Увидев, что я на неё смотрю, она вскинула голову, и я послала ей сладчайшую из моих улыбок.
Мой Папа — о Боже, он выглядел таким величественным в своих белых шитых золотом папских одеждах, развевающихся вокруг его портшеза, но его лицо было так же недвижно, как у Чезаре, — и это означало, что он старается сдержать слёзы. Любимый сын Родриго улетал из гнезда. А скоро ему придётся отпустить и Лукрецию, которая должна будет отправиться к мужу — а потом, наверное, придёт черёд Джоффре. Малыша Джоффре, который сейчас стоял на пристани рядом со своим отцом — Папой Римским, держа Лукрецию за руку, и оба они, и мальчик и девочка, — кусали губы. Два невинных агнца, но в семье Борджиа дети росли быстро.

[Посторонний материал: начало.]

File: config.mk
export PLATFORM = sky130hd
export DESIGN_NAME = ddr_arbiter_rr
export DESIGN_NICKNAME = d
export VERILOG_FILES = /design/src/rtl/ddr_arbiter_rr.sv
export SDC_FILE = /design/constraint.sdc
export NUM_CORES = 1
export LEC_CHECK = 0
export ABC_AREA = 1
export CAP_MARGIN = 20
export CORE_AREA = 4 4 473 475
export DETAILED_ROUTE_END_ITERATION = 12
export DIE_AREA = 0 0 477 479
export PLACE_DENSITY_LB_ADDON = 0.05
export SKIP_CTS_REPAIR_TIMING = 1
export SYNTH_ARGS = -nofsm -noshare
export SYNTH_HDL_FRONTEND = slang
export SYNTH_SLANG_ARGS = --single-unit
File: constraint.sdc
create_clock -name clk_133M -period 29.9 [get_ports clk_133M]
set_clock_uncertainty 0.1 [all_clocks]
set_input_delay 4.485 -clock clk_133M [delete_from_list [all_inputs] [get_ports clk_133M]]
set_output_delay 4.485 -clock clk_133M [all_outputs]
set_load 0.1 [all_outputs]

Хуан Борджиа соскочил со своего коня, картинно взмахнув испачканной грязью полой своего одеяния из золотой парчи, и поднял руку, приветствуя толпу, которая ответила ему громом аплодисментов. Он встал на колени, сдёрнув с головы украшенный плюмажем и расшитый жемчугом и изумрудами берет, и вперёд вышел Чезаре Борджиа, чтобы произнести слова благословения; его красивое лицо было неподвижно, как камень.
— Готова заложить архиепископство, что он благословляет брата только для вида, — шепнула я Сандро. — Эти двое не очень-то любят друг друга.
Каин и Авель[86], — фиглярничая, сказал мой брат. — Связанные общей кровью и взаимной ненавистью...
— Я бы так далеко не заходила. В конце концов, пока никто никого ещё не убил. Хотя дело подошло близко к этому, когда Хуан взял без спроса любимого коня Чезаре и в конце концов конь сломал ногу, когда Хуан на нём прыгнул.